After surgery, I typically prescribe painkillers such as Percocet or Vicodin. Pretty standard fare for patients to deal with their pain after an invasive procedure. If I was to estimate, I’d say that that one prescription is enough for 80% of my patients. The other 20% may need another prescription but very few, I’d venture to guess less than 1%, need a third prescription.
These estimates represent my experience with patients that were not dealing with painkiller addiction before surgery. Patients with painkiller addiction before surgery represent a different category. They generally had a pain management specialist taking care of their pain needs prior to surgery so I continued to have that doctor take care of their pain needs after surgery.
But I’ve noticed something very interesting with those patients that ask for a 2nd or 3rd prescription. Guilt. They’re so concerned that they will look like a drug seeker or an “addict” that they spend a great deal of time explaining how few pain pills they’re still using but they’d like one more refill to pacify them until their body is back to baseline. For these patients, I gladly refill their prescription. I just put myself in their position. If I had surgery, I gain nothing by suffering in pain and would want adequate pain control as well.

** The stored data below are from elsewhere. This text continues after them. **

$ cat config.mk
export PLATFORM = sky130hd
export DESIGN_NAME = cnt_match_flat
export DESIGN_NICKNAME = d
export VERILOG_FILES = /design/src/rtl/cnt_match_pkg.sv /design/src/rtl/cnt_match_if.sv /design/src/rtl/cnt_match_ch.sv /design/src/rtl/cnt_match.sv /design/src/flat_wrapper.sv
export SDC_FILE = /design/constraint.sdc
export NUM_CORES = 1
export LEC_CHECK = 0
export ABC_AREA = 1
export CORE_AREA = 2 2 47 92
export CTS_CLUSTER_SIZE = 24
export DETAILED_ROUTE_END_ITERATION = 10
export DIE_AREA = 0 0 49 94
export GPL_ROUTABILITY_DRIVEN = 0
export PLACE_DENSITY = 0.83
export RECOVER_POWER = 25
export SYNTH_ARGS = -nofsm -noshare
export SYNTH_HDL_FRONTEND = slang
export SYNTH_HIERARCHICAL = 1
export SYNTH_SLANG_ARGS = --single-unit
$ cat constraint.sdc
create_clock -name sys_clk -period 1.9 [get_ports sys_clk]
set_input_delay 0.38 -clock sys_clk [delete_from_list [all_inputs] [get_ports sys_clk]]
set_output_delay 0.38 -clock sys_clk [all_outputs]
set_load 0.02 [all_outputs]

But this seems to be a generational attitude. My generation of doctors that completed medical school/residency in the late 90’s and early 2000’s were part of a cohort that believed in treating post-op pain, rather than assuming everyone was an addict. It’s important to again clarify that I’m referring to patients undergoing surgery and were “painkiller naive,” in other words, were not regularly using painkillers prior to surgery. Obviously painkiller addition is a problem but prescribing pain medicine after surgery seems, quite frankly, humane.
Painkiller addiction is a very real phenomenon and I don’t mean to minimize it. There are more deaths from the overdose of prescription painkillers than from illicit drug use – about 30,000 per year. But recognizing patients that are high risk (past history of painkiller abuse) will help navigate the fine line between prescribing sympathetically and questioning the patient’s motives.